**EXERCISE AIM**
Below is a listing; repeat exactly the lines from the one containing "wire [26:0] sh3" to the one containing "wire [26:0] lim_bit", both included.

Start of DATA FOR THIS EXERCISE

This design comes from an exercise in tuning for small area, a short achievable clock period and few clock cycles on the open sky130 flow, not from production work.
Where RTL was checked, it was by simulation tests only, not by an equivalence proof against the original.

## job 101
==> module aes_key_step, before the edit <==
module aes_key_step (
    input  wire [127:0] key_in,
    input  wire [7:0]   rcon,
    output wire [127:0] key_out
);
    wire [31:0] w0 = key_in[127:96];
    wire [31:0] w1 = key_in[95:64];
    wire [31:0] w2 = key_in[63:32];
    wire [31:0] w3 = key_in[31:0];
    wire [31:0] sw;
    aes_sbox u_s0 (.x(w3[23:16]), .y(sw[31:24]));
    aes_sbox u_s1 (.x(w3[15:8]),  .y(sw[23:16]));
    aes_sbox u_s2 (.x(w3[7:0]),   .y(sw[15:8]));
    aes_sbox u_s3 (.x(w3[31:24]), .y(sw[7:0]));
    wire [31:0] w0r = w0 ^ {rcon, 24'd0};
    wire [31:0] c12, c123, n0, n1, n2, n3;
    genvar i;
    generate
        for (i = 0; i < 32; i = i + 1) begin : g_x
            cm_xor2 u_c12  (.a(w1[i]),   .b(w2[i]), .y(c12[i]));
            cm_xor2 u_c123 (.a(c12[i]),  .b(w3[i]), .y(c123[i]));
            cm_xor2 u_n0   (.a(w0r[i]),  .b(sw[i]), .y(n0[i]));
            cm_xor2 u_n1   (.a(n0[i]),   .b(w1[i]), .y(n1[i]));
            cm_xor2 u_n2   (.a(n0[i]),   .b(c12[i]), .y(n2[i]));
            cm_xor2 u_n3   (.a(n0[i]),   .b(c123[i]), .y(n3[i]));
        end
    endgenerate
    assign key_out = {n0, n1, n2, n3};
endmodule
Background: an optimization exercise with open tools, aiming at small area and a short achievable clock period. Do not read the settings as production practice.
The RTL was checked by simulation tests, not by an equivalence proof against the original design.
Power and IR drop assume default switching activity.

== run 1 ==
==> flow/design.v <==
module elem_combine (
    input  wire        clk,
    input  wire        rst,         
    input  wire        in_valid,
    input  wire [1:0]  in_op,       
    input  wire [2:0]  in_type,     
    input  wire [31:0] in_a,        
    input  wire [31:0] in_x,        
    output reg         out_valid,
    output reg  [31:0] out_res,
    output reg         out_nan,     
    output reg         out_ovf,     
    output reg         out_bad      
);
    reg        v0;
    reg [1:0]  op0;
    reg [2:0]  t0;
    reg [31:0] ra0, rx0;
    always @(posedge clk) begin
        if (rst) v0 <= 1'b0;
        else     v0 <= in_valid;
        op0 <= in_op;
        t0  <= in_type;
        ra0 <= in_a;
        rx0 <= in_x;
    end
    wire t_fp32 = (t0 == 3'd1);
    wire t_bf16 = (t0 == 3'd2);
    wire h0     = (t0 == 3'd3);
    wire t_int8 = (t0 == 3'd4);
    wire i32_0  = (t0 == 3'd5);
    wire f8_0   = (t0 == 3'd0) | t_int8;
    wire t_32   = t_fp32 | i32_0;
    wire fp0    = t_fp32 | t_bf16 | h0;
    wire bf0    = t_bf16;
    wire f16_0  = t_bf16 | h0;
    wire o_wr = (op0 == 2'd1);
    wire add0 = (op0 == 2'd2);
    wire max0 = (op0 == 2'd3);
    wire ok0  = (o_wr & (f8_0 | t_32 | f16_0)) | (add0 & (fp0 | i32_0)) |
                (max0 & (fp0 | t_int8 | i32_0));
    function automatic [31:0] unpack;     
        input [31:0] v;
        input        t8, t32, tbf, th;
        begin
            unpack = ({32{t32}} & v) |
                     ({32{tbf}} & {v[15:0], 16'h0}) |
                     ({32{th}}  & {v[15], 3'b000, v[14:0], 13'h0}) |
                     ({32{t8}}  & {v[7:0], 24'h0});
        end
    endfunction
    wire [31:0] a0 = unpack(ra0, f8_0, t_32, t_bf16, h0);
    wire [31:0] x0 = unpack(rx0, f8_0, t_32, t_bf16, h0);
    wire sa = a0[31];
    wire sx = x0[31];
    wire ge;
    ec_add #(31) u_cmp (.a(a0[30:0]), .b(~x0[30:0]), .ci(1'b1), .s(), .co(ge));
    wire max_a = (sa ^ sx) ? sx : ((fp0 & sa) ? ~ge : ge);
    wire sel_a = add0 ? ge : (max0 & max_a);
    wire [31:0] L = sel_a ? a0 : x0;
    wire [31:0] S = sel_a ? x0 : a0;
    wire a_emax = h0 ? (&a0[27:23]) : (&a0[30:23]);
    wire x_emax = h0 ? (&x0[27:23]) : (&x0[30:23]);
    wire a_fnz  = |a0[22:0];
    wire x_fnz  = |x0[22:0];
    wire a_nan  = a_emax & a_fnz;
    wire x_nan  = x_emax & x_fnz;
    wire any_inf = (a_emax & ~a_fnz) | (x_emax & ~x_fnz);
    wire add_nan = a_nan | x_nan | (a_emax & x_emax & (sa ^ sx));
    wire r_nan  = ok0 & fp0 & ((add0 & add_nan) | (max0 & (a_nan | x_nan)));
    wire r_fadd = ok0 & fp0 & add0 & ~add_nan & ~any_inf;
    wire [31:0] isum;
    ec_add #(32) u_iadd (.a(ra0), .b(rx0), .ci(1'b0), .s(isum), .co());
    wire [31:0] Lr = (add0 & i32_0) ? isum : L;
    wire        ha = |a0[30:23];
    wire        hx = |x0[30:23];
    wire [7:0]  ea = {a0[30:24], a0[23] | ~ha};
    wire [7:0]  ex = {x0[30:24], x0[23] | ~hx};
    wire [7:0]  d_ax, d_xa;
    ec_add #(8) u_dax (.a(ea), .b(~ex), .ci(1'b1), .s(d_ax), .co());
    ec_add #(8) u_dxa (.a(ex), .b(~ea), .ci(1'b1), .s(d_xa), .co());
    wire [7:0]  d  = sel_a ? d_ax : d_xa;
    wire [23:0] ms = {sel_a ? hx : ha, S[22:0]};
    wire        zsign = ~(|a0[30:0]) & ~(|x0[30:0]) & sa & sx;
    reg        v1;
    reg [31:0] L1;
    reg [23:0] ms1;
    reg [4:0]  d1;
    reg        big1;
    reg        sub1, nan1, bad1, fadd1, zs1, h1, bf1, f8_1, f16_1;
    always @(posedge clk) begin
        if (rst) v1 <= 1'b0;
        else     v1 <= v0;
        L1    <= Lr;
        ms1   <= ms;
        d1    <= d[4:0];
        big1  <= |d[7:5];
        sub1  <= sa ^ sx;
        nan1  <= r_nan;
        bad1  <= ~ok0;
        fadd1 <= r_fadd;
        zs1   <= zsign;
        h1    <= h0;
        bf1   <= bf0;
        f8_1  <= f8_0;
        f16_1 <= f16_0;
    end
    wire [26:0] sh0 = {ms1, 3'b000};
    wire [26:0] sh1 = d1[0] ? {1'b0,  sh0[26:1]} : sh0;
    wire        st1 = d1[0] & sh0[0];
    wire [26:0] sh2 = d1[1] ? {2'b0,  sh1[26:2]} : sh1;
    wire        st2 = st1 | (d1[1] & (|sh1[1:0]));
    wire [26:0] sh3 = d1[2] ? {4'b0,  sh2[26:4]} : sh2;
    wire        st3 = st2 | (d1[2] & (|sh2[3:0]));
    wire [26:0] sh4 = d1[3] ? {8'b0,  sh3[26:8]} : sh3;
    wire        st4 = st3 | (d1[3] & (|sh3[7:0]));
    wire [26:0] sh5 = d1[4] ? {16'b0, sh4[26:16]} : sh4;
    wire        st5 = st4 | (d1[4] & (|sh4[15:0]));
    wire [26:0] als1 = big1 ? {26'b0, |ms1} : {sh5[26:1], sh5[0] | st5};
    wire        hl = |L1[30:23];
    wire [7:0]  el = {L1[30:24], L1[23] | ~hl};
    wire [23:0] ml = {hl, L1[22:0]};
    wire [27:0] sum;
    ec_add #(27) u_add (.a({ml, 3'b000}), .b(als1 ^ {27{sub1}}), .ci(sub1),
                        .s(sum[26:0]), .co(sum[27]));
    wire        cy = sum[27] & ~sub1;
    wire [26:0] lim_bit = (el < 8'd28) ? (27'h400_0000 >> (el - 8'd1)) : 27'h0;
    wire [26:0] lzin = sum[26:0] | lim_bit;
    reg  [4:0]  lz;
    integer k;
    always @(*) begin
        lz = 5'd0;
        for (k = 0; k < 27; k = k + 1)
            if (lzin[k]) lz = 5'd26 - k[4:0];
    end
    reg        v2;
    reg [31:0] L2;
    reg [27:0] sum2;
    reg [4:0]  lz2;
    reg        nan2, bad2, fadd2, zs2, h2, bf2, f8_2, f16_2;
    always @(posedge clk) begin
        if (rst) v2 <= 1'b0;
        else     v2 <= v1;
        L2    <= L1;
        sum2  <= {cy, sum[26:0]};
        lz2   <= lz;
        nan2  <= nan1;
        bad2  <= bad1;
        fadd2 <= fadd1;
        zs2   <= zs1;
        h2    <= h1;
        bf2   <= bf1;
        f8_2  <= f8_1;
        f16_2 <= f16_1;
    end
    wire [7:0]  e2 = {L2[30:24], L2[23] | ~(|L2[30:23])};
    wire        sl = L2[31];
    wire [26:0] nrm = sum2[27] ? {sum2[27:2], sum2[1] | sum2[0]} : (sum2[26:0] << lz2);
    wire [8:0]  e_n = sum2[27] ? {1'b0, e2} + 9'd1 : {1'b0, e2} - {4'b0, lz2};
    wire        hid = nrm[26];
    wire        zero_sum = ~(|sum2);
    wire        g_32 = nrm[2],  st_32 = |nrm[1:0],  l_32 = nrm[3];
    wire        g_16 = nrm[15], st_16 = |nrm[14:0], l_16 = nrm[16];
    wire        g_bf = nrm[18], st_bf = |nrm[17:0], l_bf = nrm[19];
    wire        rnd = h2  ? (g_16 & (st_16 | l_16)) :
                      bf2 ? (g_bf & (st_bf | l_bf)) :
                            (g_32 & (st_32 | l_32));
    wire [22:0] frac_t = h2  ? {nrm[25:16], 13'h0} :
                         bf2 ? {nrm[25:19], 16'h0} : nrm[25:3];
    wire [22:0] inc = h2  ? {9'h0, rnd, 13'h0} :
                      bf2 ? {6'h0, rnd, 16'h0} : {22'h0, rnd};
    wire [8:0]  ef = {e_n[8:1], e_n[0] & hid};
    wire [31:0] pk;
    ec_add #(32) u_rnd (.a({ef, frac_t}), .b({9'd0, inc}), .ci(1'b0), .s(pk), .co());
    wire        f_ones = h2 ? (&nrm[25:16]) : bf2 ? (&nrm[25:19]) : (&nrm[25:3]);
    wire        e_top  = h2 ? (ef[8:5] == 4'd0) & (&ef[4:1]) : ~ef[8] & (&ef[7:1]);
    wire        e_ge   = h2 ? (|ef[8:5]) | (&ef[4:0]) : ef[8] | (&ef[7:0]);
    wire        ovf    = e_ge | (e_top & ~ef[0] & f_ones & rnd);
    reg [31:0] ru;
    always @(*) begin
        if (bad2)
            ru = 32'h0;
        else if (nan2)
            ru = {1'b0, h2 ? 8'h1F : 8'hFF, 23'h40_0000};
        else if (fadd2) begin
            if (zero_sum)
                ru = {zs2, 31'h0};
            else if (ovf)
                ru = {sl, h2 ? 8'h1F : 8'hFF, 23'h0};
            else
                ru = {sl, pk[30:0]};
        end else
            ru = L2;
    end
    wire [31:0] res = f8_2  ? {24'h0, ru[31:24]} :
                      h2    ? {16'h0, ru[31], ru[27:13]} :
                      f16_2 ? {16'h0, ru[31:16]} : ru;
    wire        r_ovf = fadd2 & ~zero_sum & ovf;
    always @(posedge clk) begin
        if (rst) out_valid <= 1'b0;
        else     out_valid <= v2;
        out_res <= res;
        out_nan <= nan2;
        out_ovf <= r_ovf;
        out_bad <= bad2;
    end
endmodule
module ec_add #(parameter W = 8) (
    input  wire [W-1:0] a,
    input  wire [W-1:0] b,
    input  wire         ci,
    output wire [W-1:0] s,
    output wire         co
);
    reg [W:0] G, P, Gn, Pn;
    integer lv, i, j;
    always @(*) begin
        G = {a & b, ci};
        P = {a ^ b, 1'b0};
        for (lv = 0; (1 << lv) < W + 1; lv = lv + 1) begin
            Gn = G;
            Pn = P;
            for (i = 0; i < W + 1; i = i + 1)
                if ((i >> lv) & 1) begin
                    j = ((i >> lv) << lv) - 1;
                    Gn[i] = G[i] | (P[i] & G[j]);
                    Pn[i] = P[i] & P[j];
                end
            G = Gn;
            P = Pn;
        end
    end
    assign s  = a ^ b ^ G[W-1:0];
    assign co = G[W];
endmodule
export LEC_CHECK = 0
export ABC_AREA = 1
export CAP_MARGIN = 20
export CORE_MARGIN = 2
export CORE_UTILIZATION = 60
export CTS_CLUSTER_DIAMETER = 150
export CTS_CLUSTER_SIZE = 30
export PLACE_DENSITY = 0.7
export SLEW_MARGIN = 20
create_clock -name core_clock -period 25.0 [get_ports {clk}]
standard.sh (not shown) runs the stock make flow with config.mk's settings and CLKGATE_MAP_FILE= SYNTH_SCRIPT=/design/flow/synth_recipe.tcl, a recipe that flattens the netlist after the stock synthesis.
==> flow/flow/run.sh <==
#!/bin/bash
# Standard layout, with the resizer's setup repair aiming for a margin of
# slack so that it works on the stage paths, and port buffers of a fast type.
export SETUP_SLACK_MARGIN=19.1
export BUFFER_PORTS_ARGS="-buffer_cell sky130_fd_sc_hd__buf_4"
bash standard.sh > standard.log 2>&1
Run 1 completed end to end with timing, DRC and antenna clean.
For run 2, these inputs were changed with respect to run 1:
# run 1
export LEC_CHECK = 0
export ABC_AREA = 1
export CAP_MARGIN = 20
export CORE_MARGIN = 2
export CORE_UTILIZATION = 60
export CTS_CLUSTER_DIAMETER = 150
export CTS_CLUSTER_SIZE = 30
export PLACE_DENSITY = 0.7
export SLEW_MARGIN = 20
create_clock -name core_clock -period 25.0 [get_ports {clk}]
# run 2
export LEC_CHECK = 0
export ABC_AREA = 1
export CAP_MARGIN = 20
export CORE_MARGIN = 2
export CORE_UTILIZATION = 35
export PLACE_DENSITY = 0.5
export SLEW_MARGIN = 20
create_clock -name core_clock -period 25.0 [get_ports {clk}]
==> flow/run.sh (new file) <==
#!/bin/bash
# synth_recipe.tcl (not shown) runs the flow's synth.tcl, then flattens the netlist and writes it again
# the make line also repeats each setting of config.mk as NAME=value (left out here)
make -C /OpenROAD-flow-scripts/flow DESIGN_CONFIG=/design/flow/config.mk WORK_HOME=/design/flow/orfs CLKGATE_MAP_FILE= SYNTH_SCRIPT=/design/flow/synth_recipe.tcl finish
removed: flow/flow/run.sh
removed: flow/standard.sh
[summary]
Comparing run 1 against run 2, there is no change at all in synthesized cell count.
met3 usage in run 2 is 1.7 points lower than in run 1
Higher sequential fraction of design power goes to run 1 over run 2.
Summary: shortest period the worst path allows, run 2 worse than run 1
Looking at first element of the critical path, the out_res[11] result is from run 1; the out_res[26] one comes from run 2.
Global-route met1 utilization, run 2 and run 1: smaller value in run 2
First-pass GRT wire length deteriorates in run 2 relative to run 1.
Area occupied by registers sits lower in run 2 than in run 1.
From run 1 to run 2 the numbers moved as follows: number of global-route vias before repair saw an increase, final hold slack saw a decrease, total power consumption of the routed design saw an increase, via count saw a decrease.
--- input diff run 2..run 3 ---
==> flow/flow/run.sh (new file) <==
#!/bin/bash
# Standard layout, with the resizer's setup repair aiming for a margin of
# slack so that it works on the stage paths, and port buffers of a fast type.
export SETUP_SLACK_MARGIN=19.1
export BUFFER_PORTS_ARGS="-buffer_cell sky130_fd_sc_hd__buf_4"
bash standard.sh > standard.log 2>&1
==> flow/standard.sh (new file) <==
#!/bin/bash
# synth_recipe.tcl (not shown) runs the flow's synth.tcl, then flattens the netlist and writes it again
# the make line also repeats each setting of config.mk as NAME=value (left out here)
make -C /OpenROAD-flow-scripts/flow DESIGN_CONFIG=/design/flow/config.mk WORK_HOME=/design/flow/orfs CLKGATE_MAP_FILE= SYNTH_SCRIPT=/design/flow/synth_recipe.tcl "${@:-finish}"
removed: flow/run.sh
- From run 2 to run 3 the numbers moved as follows: final design instance area without fill was more or less identical, portion of the layout cell area used by non-clock buffers lower.
- Re worst-case clock buffer depth: no difference whatsoever between run 3 and run 2.
- Of the two values seen for timing endpoint of the critical path, out_res[14] was produced by run 3 and out_res[26] by run 2.
- Run 3 finished all stages; the layout is clean.
For run 4, these inputs were changed with respect to run 3:
# run 3
export LEC_CHECK = 0
export ABC_AREA = 1
export CAP_MARGIN = 20
export CORE_MARGIN = 2
export CORE_UTILIZATION = 35
export PLACE_DENSITY = 0.5
export SLEW_MARGIN = 20
create_clock -name core_clock -period 25.0 [get_ports {clk}]
# run 4
export LEC_CHECK = 0
export ABC_AREA = 1
export CAP_MARGIN = 20
export CORE_MARGIN = 2
export CORE_UTILIZATION = 60
export CTS_CLUSTER_SIZE = 40
export PLACE_DENSITY = 0.7
export SLEW_MARGIN = 20
create_clock -name core_clock -period 25.0 [get_ports {clk}]
### Flow results
Total length of routed met2 wires, run 4 vs run 3: down by more than 10%. Total iterations of the first detailed-routing run ends up higher on run 3. Run 4 vs. run 3: fraction of area in clock buffers and inverters lost 0.16 points, number of enable-type register cells in the synthesized netlist closely matched the old numbers, sequential share of layout area +0.58 points. Global-route wire length before repair: higher on run 3.

static timing again, ports no longer ideal:
The flow's constraints put no driver on any port. The routed layouts listed below were extracted and timed again, unchanged, in two steps.
Step 1: set_driving_cell puts a clkbuf_16 on clk and a buf_2 on each other input, an assumption about the parent block.
Step 2 adds t to the input delays and takes it off the output delays; t is the mean of the earliest and latest rising clock arrival at the registers after step 1. Input paths then give back, and output paths get back, about the clock's delay inside the block.
Three values: no drivers, after step 1, after step 2; two values: the first two.
run	shift t [ns]	slack for setup (ns)	worst hold slack (ns)	worst register clock-pin slew, ns	cell pins on the clock port's net
run 1	0.542	19.046 / 18.993 / 19.535	0.335 / 0.335 / 0.335	0.12 / 0.12	1
run 2	0.625	18.574 / 18.517 / 18.801	0.326 / 0.326 / 0.326	0.07 / 0.07	1
run 3	0.619	19.019 / 18.959 / 19.577	0.324 / 0.324 / 0.324	0.07 / 0.07	1
run 4	0.587	19.030 / 18.975 / 19.542	0.336 / 0.336 / 0.336	0.08 / 0.08	1
After both steps every run listed still meets setup and hold.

End of DATA FOR THIS EXERCISE

**RESPONSE TO THE TASK**
    wire [26:0] sh3 = d1[2] ? {4'b0,  sh2[26:4]} : sh2;
    wire        st3 = st2 | (d1[2] & (|sh2[3:0]));
    wire [26:0] sh4 = d1[3] ? {8'b0,  sh3[26:8]} : sh3;
    wire        st4 = st3 | (d1[3] & (|sh3[7:0]));
    wire [26:0] sh5 = d1[4] ? {16'b0, sh4[26:16]} : sh4;
    wire        st5 = st4 | (d1[4] & (|sh4[15:0]));
    wire [26:0] als1 = big1 ? {26'b0, |ms1} : {sh5[26:1], sh5[0] | st5};
    wire        hl = |L1[30:23];
    wire [7:0]  el = {L1[30:24], L1[23] | ~hl};
    wire [23:0] ml = {hl, L1[22:0]};
    wire [27:0] sum;
    ec_add #(27) u_add (.a({ml, 3'b000}), .b(als1 ^ {27{sub1}}), .ci(sub1),
                        .s(sum[26:0]), .co(sum[27]));
    wire        cy = sum[27] & ~sub1;
    wire [26:0] lim_bit = (el < 8'd28) ? (27'h400_0000 >> (el - 8'd1)) : 27'h0;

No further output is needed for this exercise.